Studies have demonstrated that SIRT1 plays a pivotal role in cardiac developmental toxicity induced by trace elements such as fluorine [31]. SIRT1 is a nicotinamide adenine dinucleotide (NAD⁺)-dependent deacetylase that contributes to the maintenance of cardiac homeostasis [32]. It regulates key cellular processes, including differentiation, autophagy, apoptosis, inflammatory responses, energy metabolism, and oxidative stress, through the activation of various signaling pathways [33, 34]. Enhanced SIRT1 activity confers resistance to oxidative stress by modulating the activity of FOXO transcription factors [35]. SIRT1 directly interacts with FOXO1, deacetylating its residues that are otherwise acetylated by cAMP response element-binding proteins (CREB) [36]. Overexpression of SIRT1 has been shown to protect cardiomyocytes from oxidative damage via a FOXO1-dependent mechanism [37]. In parallel, F-induced ROS production and apoptosis have been linked to dysregulation of the PI3K/AKT signaling pathway [38]. For example, baicalin has been shown to mitigate oxidative stress, inflammation, and apoptosis by activating the PI3K/AKT pathway [39]. Consistent with these findings, our study demonstrated that NaF exposure inhibited SIRT1 expression and altered the levels of FOXO1a, PI3K, and AKT proteins, activating the FOXO1a pathway while suppressing PI3K/AKT signaling. Importantly, the use of SRT1720 to activate SIRT1 in NaF-treated AC16 cells restored cell proliferation and reduced apoptosis. This was accompanied by partial recovery of SIRT1 signaling, downregulation of FOXO1a expression, and upregulation of PI3K and AKT proteins. These findings support a protective role of SIRT1 in mitigating NaF-induced cardiotoxicity through coordinated regulation of FOXO1a and PI3K/AKT pathways.

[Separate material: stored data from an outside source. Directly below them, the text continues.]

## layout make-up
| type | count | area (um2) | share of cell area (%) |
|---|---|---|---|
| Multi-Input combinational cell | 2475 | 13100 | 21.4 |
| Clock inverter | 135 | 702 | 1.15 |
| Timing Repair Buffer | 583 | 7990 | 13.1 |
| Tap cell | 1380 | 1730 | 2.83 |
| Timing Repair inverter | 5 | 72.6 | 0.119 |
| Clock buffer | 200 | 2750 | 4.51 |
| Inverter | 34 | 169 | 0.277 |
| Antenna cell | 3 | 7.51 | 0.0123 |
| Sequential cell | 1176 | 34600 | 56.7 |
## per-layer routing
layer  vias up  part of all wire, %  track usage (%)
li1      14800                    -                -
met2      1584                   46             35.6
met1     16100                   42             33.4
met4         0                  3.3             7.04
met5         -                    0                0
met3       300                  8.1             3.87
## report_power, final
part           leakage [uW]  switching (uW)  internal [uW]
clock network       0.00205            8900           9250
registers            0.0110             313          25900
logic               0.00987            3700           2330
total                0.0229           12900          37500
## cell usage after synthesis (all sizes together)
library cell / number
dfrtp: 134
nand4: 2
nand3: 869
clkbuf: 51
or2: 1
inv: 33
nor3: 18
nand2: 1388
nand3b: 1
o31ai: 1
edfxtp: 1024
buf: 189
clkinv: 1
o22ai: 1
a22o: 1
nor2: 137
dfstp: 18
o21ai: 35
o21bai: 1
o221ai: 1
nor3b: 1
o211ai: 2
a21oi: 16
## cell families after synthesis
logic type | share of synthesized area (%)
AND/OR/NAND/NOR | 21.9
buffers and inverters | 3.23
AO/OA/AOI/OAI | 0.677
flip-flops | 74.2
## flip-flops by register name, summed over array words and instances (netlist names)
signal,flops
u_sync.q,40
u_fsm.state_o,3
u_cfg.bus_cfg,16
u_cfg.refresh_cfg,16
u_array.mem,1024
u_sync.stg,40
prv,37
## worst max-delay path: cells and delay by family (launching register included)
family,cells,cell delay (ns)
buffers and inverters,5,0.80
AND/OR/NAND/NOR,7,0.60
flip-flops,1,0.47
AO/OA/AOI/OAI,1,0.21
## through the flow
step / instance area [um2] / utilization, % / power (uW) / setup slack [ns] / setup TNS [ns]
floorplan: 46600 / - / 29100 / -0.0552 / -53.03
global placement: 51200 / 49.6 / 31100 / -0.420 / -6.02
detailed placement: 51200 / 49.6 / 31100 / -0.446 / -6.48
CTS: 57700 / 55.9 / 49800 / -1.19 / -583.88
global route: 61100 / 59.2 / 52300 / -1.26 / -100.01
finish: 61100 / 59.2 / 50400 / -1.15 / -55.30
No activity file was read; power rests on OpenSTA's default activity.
==> src/rtl/pn_correlator.sv <==
module pn_correlator #(
   parameter int               SAMPLE_W     = 8,
   parameter int               CHIPS        = 15,
   parameter logic [CHIPS-1:0] CHIP_PATTERN = 15'b100111010011011,
   parameter int               CORR_W       = 12
) (
   input  logic                     clk,
   input  logic                     rst,
   input  logic                     in_en,
   input  logic [SAMPLE_W-1:0]      in_sample,
   input  logic signed [CORR_W-1:0] thr,
   output logic                     out_valid,
   output logic signed [CORR_W-1:0] out_corr,
   output logic                     out_det
);
   import pncorr_pkg::*;

   localparam int LEAVES  = CHIPS + 1;
   localparam int LEVELS  = tree_depth(LEAVES);
   localparam int TREE_W  = SAMPLE_W + LEVELS;
   localparam int NEG_CNT = count_zero_chips(64'(CHIP_PATTERN), CHIPS);
   localparam int MAX_MAG = CHIPS * (1 << (SAMPLE_W - 1));

   if (CHIPS < 2 || CHIPS > 63) begin : g_bad_chips
      $error("CHIPS must lie in 2..63");
   end
   if (CORR_W < TREE_W) begin : g_bad_width
      $error("CORR_W too narrow for the adder tree growth");
   end
   if (NEG_CNT >= (1 << (SAMPLE_W - 1))) begin : g_bad_neg
      $error("negation count does not fit one leaf");
   end

   logic [CHIPS*SAMPLE_W-1:0]  taps_flat;
   logic                       tap_vld;
   logic [LEAVES*SAMPLE_W-1:0] leaves_flat;
   logic signed [TREE_W-1:0]   tree_sum;
   logic                       tree_vld;
   logic signed [CORR_W-1:0]   tree_sum_x;

   pncorr_tapline #(
      .SAMPLE_W (SAMPLE_W),
      .CHIPS    (CHIPS),
      .PATTERN  (CHIP_PATTERN)
   ) u_tapline (
      .clk       (clk),
      .rst       (rst),
      .en        (in_en),
      .din       (in_sample),
      .taps_flat (taps_flat),
      .vld       (tap_vld)
   );

   // Correction leaf restores +1 for every inverted tap.
   assign leaves_flat = {SAMPLE_W'(NEG_CNT), taps_flat};

   pncorr_addtree #(
      .IN_W   (SAMPLE_W),
      .LEAVES (LEAVES)
   ) u_tree (
      .clk         (clk),
      .rst         (rst),
      .leaves_flat (leaves_flat),
      .in_vld      (tap_vld),
      .sum         (tree_sum),
      .out_vld     (tree_vld)
   );

   assign tree_sum_x = CORR_W'(tree_sum);

   pncorr_detect #(
      .CORR_W (CORR_W)
   ) u_detect (
      .clk       (clk),
      .rst       (rst),
      .vld_in    (tree_vld),
      .sum_in    (tree_sum_x),
      .thr       (thr),
      .out_valid (out_valid),
      .out_corr  (out_corr),
      .out_det   (out_det)
   );

   AST_CORR_RANGE: assert property (@(posedge clk) disable iff (rst)
      out_valid |-> (int'(out_corr) <= MAX_MAG && int'(out_corr) >= -MAX_MAG));

endmodule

Therefore, SIRT1 regulates apoptosis and oxidative stress by modulating the FOXO1 and PI3K/AKT signaling pathways. Through this dual regulation, it reduces oxidative stress and the expression of inflammatory mediators, thereby exerting a significant protective effect against F-induced cardiomyocyte toxicity. By preserving myocardial cell integrity and minimizing tissue damage, SIRT1 emerges as a potential therapeutic target. This discovery provides an important theoretical foundation for the prevention and management of fluorosis-related cardiac injury.

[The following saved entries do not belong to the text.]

[src/rtl/synth_prog_div.sv]
module synth_prog_div #(
  parameter int DW         = 16,
  parameter int MIN_WIDE   = 272,
  parameter int MIN_NARROW = 4,
  parameter int NARROW_LSB = 4
) (
  input  logic          clk,
  input  logic          rst,
  input  logic          halt,
  input  logic          tick,
  input  logic [DW-1:0] word,
  input  logic          dbl,
  input  logic          hi,
  output logic          pulse_o
);
  localparam int RW = DW + 1;
  localparam int NW = DW - NARROW_LSB;

  logic [DW-1:0] n_wide;
  logic [NW-1:0] n_narrow;
  logic [RW-1:0] ratio, cnt;
  logic          load_q;

  always_comb begin
    n_wide   = (word < DW'(MIN_WIDE)) ? DW'(MIN_WIDE) : word;
    n_narrow = (word[DW-1:NARROW_LSB] < NW'(MIN_NARROW)) ?
               NW'(MIN_NARROW) : word[DW-1:NARROW_LSB];
    if (dbl)     ratio = {n_wide, 1'b0};
    else if (hi) ratio = {1'b0, n_wide};
    else         ratio = RW'(n_narrow);
  end

  // Counter reloads only at terminal count, after reset, or after a halt.
  always_ff @(posedge clk) begin
    if (rst) begin
      cnt     <= '0;
      load_q  <= 1'b1;
      pulse_o <= 1'b0;
    end else begin
      pulse_o <= 1'b0;
      load_q  <= halt;
      if (halt || load_q) begin
        cnt <= ratio - RW'(1);
      end else if (tick) begin
        if (cnt == '0) begin
          cnt     <= ratio - RW'(1);
          pulse_o <= 1'b1;
        end else begin
          cnt <= cnt - RW'(1);
        end
      end
    end
  end

  p_no_back2back_r6: assert property (@(posedge clk) disable iff (rst)
    pulse_o |=> !pulse_o);
  p_halt_quiet_r8: assert property (@(posedge clk) disable iff (rst)
    halt |=> !pulse_o);

endmodule

[src/rtl/synth_ref_div.sv]
module synth_ref_div
  import synth_pll_pkg::*;
(
  input  logic       clk,
  input  logic       rst,
  input  logic [3:0] code,
  input  logic       tick,
  output logic       halt_o,
  output logic       xstop_o,
  output logic       pulse_o
);
  logic [REF_RW-1:0] ratio, cnt;
  logic              load_q;

  assign halt_o = ref_halt(code);
  assign ratio  = ref_ratio(code);

  always_ff @(posedge clk) begin
    if (rst) begin
      cnt     <= '0;
      load_q  <= 1'b1;
      pulse_o <= 1'b0;
      xstop_o <= 1'b0;
    end else begin
      pulse_o <= 1'b0;
      load_q  <= halt_o;
      xstop_o <= (code == 4'b1110);
      if (halt_o || load_q) begin
        cnt <= ratio - REF_RW'(1);
      end else if (tick) begin
        if (cnt == '0) begin
          cnt     <= ratio - REF_RW'(1);
          pulse_o <= 1'b1;
        end else begin
          cnt <= cnt - REF_RW'(1);
        end
      end
    end
  end

  p_ref_halt_quiet_r8: assert property (@(posedge clk) disable iff (rst)
    halt_o |=> !pulse_o);

endmodule

[src/rtl/synth_phase_cmp.sv]
module synth_phase_cmp (
  input  logic clk,
  input  logic rst,
  input  logic halt,
  input  logic force_low,
  input  logic ref_p,
  input  logic div_p,
  output logic up_o,
  output logic dn_o,
  output logic hiz_o,
  output logic err_o
);
  logic st_up, st_dn, nu, nd, clr;

  always_comb begin
    nu  = st_up | ref_p;
    nd  = st_dn | div_p;
    clr = nu & nd;
  end

  always_ff @(posedge clk) begin
    if (rst) begin
      st_up <= 1'b0; st_dn <= 1'b0;
      up_o  <= 1'b0; dn_o  <= 1'b0; hiz_o <= 1'b0;
    end else if (halt) begin
      st_up <= 1'b0; st_dn <= 1'b0;
      up_o  <= 1'b0; dn_o  <= 1'b0; hiz_o <= 1'b1;
    end else begin
      st_up <= nu & ~clr;
      st_dn <= nd & ~clr;
      up_o  <= nu & ~clr & ~force_low;
      dn_o  <= force_low | (nd & ~clr);
      hiz_o <= 1'b0;
    end
  end

  assign err_o = st_up | st_dn;

  p_up_cause_r7: assert property (@(posedge clk) disable iff (rst)
    $rose(up_o) |-> ($past(ref_p) || $past(force_low, 2)));
  p_halt_hiz_r8: assert property (@(posedge clk) disable iff (rst)
    halt |=> (hiz_o && !up_o && !dn_o));

endmodule

[src/rtl/synth_lock_mon.sv]
module synth_lock_mon
  import synth_pll_pkg::*;
#(
  parameter int ERR_LIMIT = 1334,
  parameter int HOLD_LEN  = 300000
) (
  input  logic       clk,
  input  logic       rst,
  input  logic [1:0] mode_i,
  input  logic       err_i,
  output logic       lock_o
);
  localparam int RCW = $clog2(ERR_LIMIT + 1);
  localparam int HCW = $clog2(HOLD_LEN + 1);

  det_mode_e      mode;
  logic [RCW-1:0] run;
  logic [HCW-1:0] hold;
  logic           over;

  assign mode = det_mode_e'(mode_i);
  assign over = mode_i[1] && err_i && (run >= RCW'(ERR_LIMIT));

  always_ff @(posedge clk) begin
    if (rst) begin
      run    <= '0;
      hold   <= '0;
      lock_o <= 1'b1;
    end else begin
      case (mode)
        DET_OFF: begin
          run <= '0; hold <= '0; lock_o <= 1'b1;
        end
        DET_RAW: begin
          run <= '0; hold <= '0; lock_o <= ~err_i;
        end
        default: begin
          if (!err_i)                       run <= '0;
          else if (run != RCW'(ERR_LIMIT))  run <= run + RCW'(1);
          if (over)              hold <= HCW'(HOLD_LEN);
          else if (hold != '0)   hold <= hold - HCW'(1);
          lock_o <= ~(over || (hold != '0));
        end
      endcase
    end
  end

  p_off_locked_r10: assert property (@(posedge clk) disable iff (rst)
    (mode_i == 2'b00) |=> lock_o);
  p_raw_follow_r11: assert property (@(posedge clk) disable iff (rst)
    (mode_i == 2'b01) |=> (lock_o == !$past(err_i)));
  p_fall_cause_r12: assert property (@(posedge clk) disable iff (rst)
    ($fell(lock_o) && $past(mode_i[1])) |-> $past(err_i));

endmodule

[src/rtl/synth_pll_core.sv]
module synth_pll_core #(
  parameter int DW         = 16,
  parameter int MIN_WIDE   = 272,
  parameter int MIN_NARROW = 4,
  parameter int NARROW_LSB = 4,
  parameter int ERR_LIMIT  = 1334,
  parameter int HOLD_LEN   = 300000
) (
  input  logic          clk,
  input  logic          rst,
  input  logic          vco_tick,
  input  logic          xtal_tick,
  input  logic [DW-1:0] div_word,
  input  logic          dbl_mode,
  input  logic          hi_band,
  input  logic [3:0]    ref_sel,
  input  logic [1:0]    ulk_mode,
  input  logic          force_low,
  output logic          pump_up,
  output logic          pump_dn,
  output logic          pump_hiz,
  output logic          lock_ok,
  output logic          xtal_stop
);
  logic halt, ref_p, div_p, err;

  synth_ref_div u_ref (
    .clk(clk), .rst(rst), .code(ref_sel), .tick(xtal_tick),
    .halt_o(halt), .xstop_o(xtal_stop), .pulse_o(ref_p)
  );

  synth_prog_div #(
    .DW(DW), .MIN_WIDE(MIN_WIDE), .MIN_NARROW(MIN_NARROW), .NARROW_LSB(NARROW_LSB)
  ) u_fb (
    .clk(clk), .rst(rst), .halt(halt), .tick(vco_tick), .word(div_word),
    .dbl(dbl_mode), .hi(hi_band), .pulse_o(div_p)
  );

  synth_phase_cmp u_pfd (
    .clk(clk), .rst(rst), .halt(halt), .force_low(force_low),
    .ref_p(ref_p), .div_p(div_p),
    .up_o(pump_up), .dn_o(pump_dn), .hiz_o(pump_hiz), .err_o(err)
  );

  synth_lock_mon #(.ERR_LIMIT(ERR_LIMIT), .HOLD_LEN(HOLD_LEN)) u_lock (
    .clk(clk), .rst(rst), .mode_i(ulk_mode), .err_i(err), .lock_o(lock_ok)
  );

endmodule

[config.mk]
export PLATFORM = sky130hd
export DESIGN_NAME = synth_pll_core
export DESIGN_NICKNAME = d
export VERILOG_FILES = /design/src/rtl/synth_pll_pkg.sv /design/src/rtl/synth_prog_div.sv /design/src/rtl/synth_ref_div.sv /design/src/rtl/synth_phase_cmp.sv /design/src/rtl/synth_lock_mon.sv /design/src/rtl/synth_pll_core.sv
export SDC_FILE = /design/constraint.sdc
export NUM_CORES = 1
export LEC_CHECK = 0
export BUFFER_PORTS_ARGS = -buffer_cell sky130_fd_sc_hd__buf_2
export CORE_ASPECT_RATIO = 0.5
export CORE_MARGIN = 8
export CORE_UTILIZATION = 65
export DETAILED_ROUTE_END_ITERATION = 12
export PLACE_DENSITY = 0.84
export SYNTH_ARGS = -nofsm -noshare
export SYNTH_HDL_FRONTEND = slang
export SYNTH_SLANG_ARGS = --single-unit
export TNS_END_PERCENT = 20
[constraint.sdc]
create_clock -name clk -period 5.2 [get_ports clk]
set_input_delay 0.52 -clock clk [delete_from_list [all_inputs] [get_ports clk]]
set_output_delay 0.52 -clock clk [all_outputs]
set_load 0.02 [all_outputs]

This study provides new evidence that NaF induces cardiotoxicity by promoting oxidative stress, inflammation, and apoptosis in cardiomyocytes. These toxic effects are mediated, at least in part, by dysregulation of the SIRT1/PI3K/AKT signaling axis. NaF suppresses SIRT1 and PI3K/AKT expression while activating FOXO1a, thereby exacerbating cellular injury. Activation of SIRT1 by its agonist SRT1720 significantly attenuated NaF-induced cytotoxicity, restored antioxidant and anti-apoptotic responses, and reactivated the PI3K/AKT pathway, underscoring the cardioprotective role of SIRT1. These findings not only clarify the molecular mechanisms underlying F-induced cardiac injury but also highlight SIRT1 as a promising therapeutic target for mitigating fluorosis-related cardiovascular damage. The study provides a valuable theoretical basis for the development of preventive and interventional strategies against environmental F exposure and its systemic health risks.